Australian journalist (born 1942)

Ross Symonds (born 8 January 1942) is an Australian former media personality, news presenter and reporter, radio and television personality and spokesman, best known for his association with the ABC starting in the early 1960s and subsequently the Seven Network in Sydney from the 1980s until the early 2000s. After leaving his media career he worked in real estate and advertising.

==Biography==
Symond's was born in January 1942 and began his career with the ABC firstly with ABC Radio in Brisbane in his early 20s, and then went to Sydney with ABC radio and television spending 12 years in the position

Symonds joined Channel Seven in Sydney in January 1981 as the station's weekend news presenter before later joining Roger Climpson to read the weeknight bulletin. He was paired with Ann Sanders on both Seven Nightly News and Seven's news program 11AM, on which he was the featured news reader for much of the program's life. Symonds presented his last Seven News Sydney bulletin on 5 December 2003, alongside Ann Sanders, ending a partnership that had lasted since 1998.

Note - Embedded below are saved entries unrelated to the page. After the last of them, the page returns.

<file path="src/rtl/camera_pkg.sv">
// Shared encodings, colour-bar table and YUV clamp limits for the camera test-pattern generator.
package camera_pkg;

    typedef enum logic [1:0] {
        MODE_BARS    = 2'b00,
        MODE_RAMP    = 2'b01,
        MODE_SOLID   = 2'b10,
        MODE_CHECKER = 2'b11
    } mode_e;

    typedef enum logic {
        FMT_YUV422 = 1'b0,
        FMT_RGB565 = 1'b1
    } fmt_e;

    typedef struct packed {
        logic [7:0] r;
        logic [7:0] g;
        logic [7:0] b;
    } rgb_t;

    localparam logic [7:0] Y_MIN = 8'd16;
    localparam logic [7:0] Y_MAX = 8'd235;
    localparam logic [7:0] C_MIN = 8'd16;
    localparam logic [7:0] C_MAX = 8'd240;

    // Bars left to right: white, yellow, cyan, green, magenta, red, blue, black.
    function automatic rgb_t bar_colour(input logic [2:0] idx);
        case (idx)
            3'd0:    return 24'hFFFFFF;
            3'd1:    return 24'hFFFF00;
            3'd2:    return 24'h00FFFF;
            3'd3:    return 24'h00FF00;
            3'd4:    return 24'hFF00FF;
            3'd5:    return 24'hFF0000;
            3'd6:    return 24'h0000FF;
            default: return 24'h000000;
        endcase
    endfunction

    function automatic logic [7:0] clamp8(input logic signed [17:0] val,
                                          input logic [7:0] lo,
                                          input logic [7:0] hi);
        if (val < $signed({10'd0, lo}))
            return lo;
        else if (val > $signed({10'd0, hi}))
            return hi;
        else
            return val[7:0];
    endfunction

endpackage

</file>
<file path="src/rtl/camera_rgb2yuv.sv">
// Combinational BT.601-style RGB to YUV conversion with floor rounding and studio-range clamping.
module camera_rgb2yuv
    import camera_pkg::*;
(
    input  rgb_t       rgb,
    output logic [7:0] y,
    output logic [7:0] u,
    output logic [7:0] v
);

    logic signed [17:0] rs, gs, bs;
    logic signed [17:0] y_t, u_t, v_t;

    always_comb begin
        rs = $signed({10'd0, rgb.r});
        gs = $signed({10'd0, rgb.g});
        bs = $signed({10'd0, rgb.b});
        // Arithmetic shift of a signed sum rounds toward minus infinity, as the chroma terms need.
        y_t = (18'sd66 * rs + 18'sd129 * gs + 18'sd25 * bs) >>> 8;
        u_t = (18'sd112 * bs - 18'sd38 * rs - 18'sd74 * gs) >>> 8;
        v_t = (18'sd112 * rs - 18'sd94 * gs - 18'sd18 * bs) >>> 8;
        y   = clamp8(y_t + 18'sd16, Y_MIN, Y_MAX);
        u   = clamp8(u_t + 18'sd128, C_MIN, C_MAX);
        v   = clamp8(v_t + 18'sd128, C_MIN, C_MAX);
    end

endmodule

</file>
<file path="src/rtl/camera_pattern_gen.sv">
// Camera-style DVP test-pattern source (bars, ramp, solid, checker) in YUV422 or RGB565.
// Define CAMERA_PATTERN_GEN_SCROLL_EN to scroll the pattern one pixel left per frame.
module camera_pattern_gen
    import camera_pkg::*;
#(
    parameter int H_ACTIVE = 640,
    parameter int V_ACTIVE = 480,
    parameter int H_BLANK  = 320,
    parameter int V_FP     = 8,
    parameter int V_PW     = 4,
    parameter int V_BP     = 8
) (
    input  logic        PCLK,
    input  logic        ARESETN,
    input  logic        ENABLE,
    input  logic [1:0]  MODE,
    input  logic        FMT,
    input  logic [23:0] SOLID_RGB,
    output logic        HREF,
    output logic        VSYNC,
    output logic [7:0]  CAMDATA,
    output logic [15:0] FRAME_CNT
);

    localparam int H_TOTAL = 2 * H_ACTIVE + H_BLANK;
    localparam int V_TOTAL = V_FP + V_PW + V_BP + V_ACTIVE;
    localparam int V_ACT0  = V_FP + V_PW + V_BP;
    localparam int HW      = $clog2(H_TOTAL);
    localparam int VW      = $clog2(V_TOTAL);
    localparam int BAR_W   = H_ACTIVE / 8;

    logic [HW-1:0] hcnt;
    logic [VW-1:0] vcnt;
    mode_e         cfg_mode;
    fmt_e          cfg_fmt;
    rgb_t          cfg_solid;

    logic          h_last, v_last, frame_start, pixel_on, vs_line;
    logic [15:0]   x_raw, y_idx, px;
    rgb_t          pix;
    logic [7:0]    yuv_y, yuv_u, yuv_v;
    logic [7:0]    byte_nxt;

    assign h_last      = (hcnt == HW'(H_TOTAL - 1));
    assign v_last      = (vcnt == VW'(V_TOTAL - 1));
    assign frame_start = (hcnt == '0) && (vcnt == '0);
    // Active lines run to the end of the frame, so only the lower bound needs a compare.
    assign pixel_on    = (hcnt < HW'(2 * H_ACTIVE)) && (vcnt >= VW'(V_ACT0));
    assign vs_line     = (vcnt >= VW'(V_FP)) && (vcnt < VW'(V_FP + V_PW));
    assign x_raw       = 16'(hcnt >> 1);
    assign y_idx       = 16'(vcnt) - 16'(V_ACT0);

`ifdef CAMERA_PATTERN_GEN_SCROLL_EN
    // Tracks FRAME_CNT mod H_ACTIVE incrementally, restarting when the frame counter wraps.
    logic [15:0] scroll_off;
    logic [15:0] x_sum;

    always_ff @(posedge PCLK or negedge ARESETN) begin
        if (!ARESETN)
            scroll_off <= '0;
        else if (ENABLE && h_last && v_last)
            scroll_off <= (FRAME_CNT == 16'hFFFF || scroll_off == 16'(H_ACTIVE - 1))
                          ? 16'd0 : scroll_off + 16'd1;
    end

    assign x_sum = x_raw + scroll_off;
    assign px    = (x_sum >= 16'(H_ACTIVE)) ? x_sum - 16'(H_ACTIVE) : x_sum;
`else
    assign px = x_raw;
`endif

    // NOTE: every combinational output gets a default first so no path can infer a latch.
    always_comb begin
        pix = '0;
        case (cfg_mode)
            MODE_BARS:    pix = bar_colour(3'(px / 16'(BAR_W)));
            MODE_RAMP:    pix = {px[7:0], px[7:0], px[7:0]};
            MODE_SOLID:   pix = cfg_solid;
            MODE_CHECKER: pix = (((px ^ y_idx) & 16'h0008) != 16'd0) ? 24'hFFFFFF : 24'h000000;
        endcase
    end

    camera_rgb2yuv u_rgb2yuv (
        .rgb (pix),
        .y   (yuv_y),
        .u   (yuv_u),
        .v   (yuv_v)
    );

    // Within each 4-byte pair slot: U(even), Y(even), V(odd), Y(odd); RGB565 alternates high/low.
    always_comb begin
        byte_nxt = '0;
        if (cfg_fmt == FMT_RGB565) begin
            byte_nxt = hcnt[0] ? {pix.g[4:2], pix.b[7:3]} : {pix.r[7:3], pix.g[7:5]};
        end else begin
            case (hcnt[1:0])
                2'd0:    byte_nxt = yuv_u;
                2'd2:    byte_nxt = yuv_v;
                default: byte_nxt = yuv_y;
            endcase
        end
    end

    // NOTE: sequential state uses non-blocking assignments so all registers update from pre-edge values.
    always_ff @(posedge PCLK or negedge ARESETN) begin
        if (!ARESETN) begin
            hcnt      <= '0;
            vcnt      <= '0;
            HREF      <= 1'b0;
            VSYNC     <= 1'b0;
            CAMDATA   <= '0;
            FRAME_CNT <= '0;
            cfg_mode  <= MODE_BARS;
            cfg_fmt   <= FMT_YUV422;
            cfg_solid <= '0;
        end else if (!ENABLE) begin
            hcnt    <= '0;
            vcnt    <= '0;
            HREF    <= 1'b0;
            VSYNC   <= 1'b0;
            CAMDATA <= '0;
        end else begin
            if (frame_start) begin
                cfg_mode  <= mode_e'(MODE);
                cfg_fmt   <= fmt_e'(FMT);
                cfg_solid <= SOLID_RGB;
            end
            if (h_last) begin
                hcnt <= '0;
                if (v_last) begin
                    vcnt      <= '0;
                    FRAME_CNT <= FRAME_CNT + 16'd1;
                end else begin
                    vcnt <= vcnt + VW'(1);
                end
            end else begin
                hcnt <= hcnt + HW'(1);
            end
            HREF    <= pixel_on;
            VSYNC   <= vs_line;
            CAMDATA <= pixel_on ? byte_nxt : 8'd0;
        end
    end

endmodule

</file>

Symonds was also breakfast news presenter on Sydney radio station 2UW for 6 years 1988–1994.

After which he worked as a casual news presented on Radio 2 in Sydney in 2005, the station close its operations at Homebush the following year.

==Awards==
Symonds has won the Better Hearing Australia News Presenters' Clear Speech Award ten times, as well as Best Metropolitan Commercial Radio News Presenter.

==Post-media career ==
Symonds worked in real estate after retiring from his career in media and broadcasting joining a firm on Sydney's Upper North Shore.

In 2008 Symonds worked in advertising as sales and promotional consultant for Beauty Point Retirement Resort.

Symonds acts as MC for the National Ceremonies for Anzac Day and Remembrance Day at the Australian War Memorial in Canberra.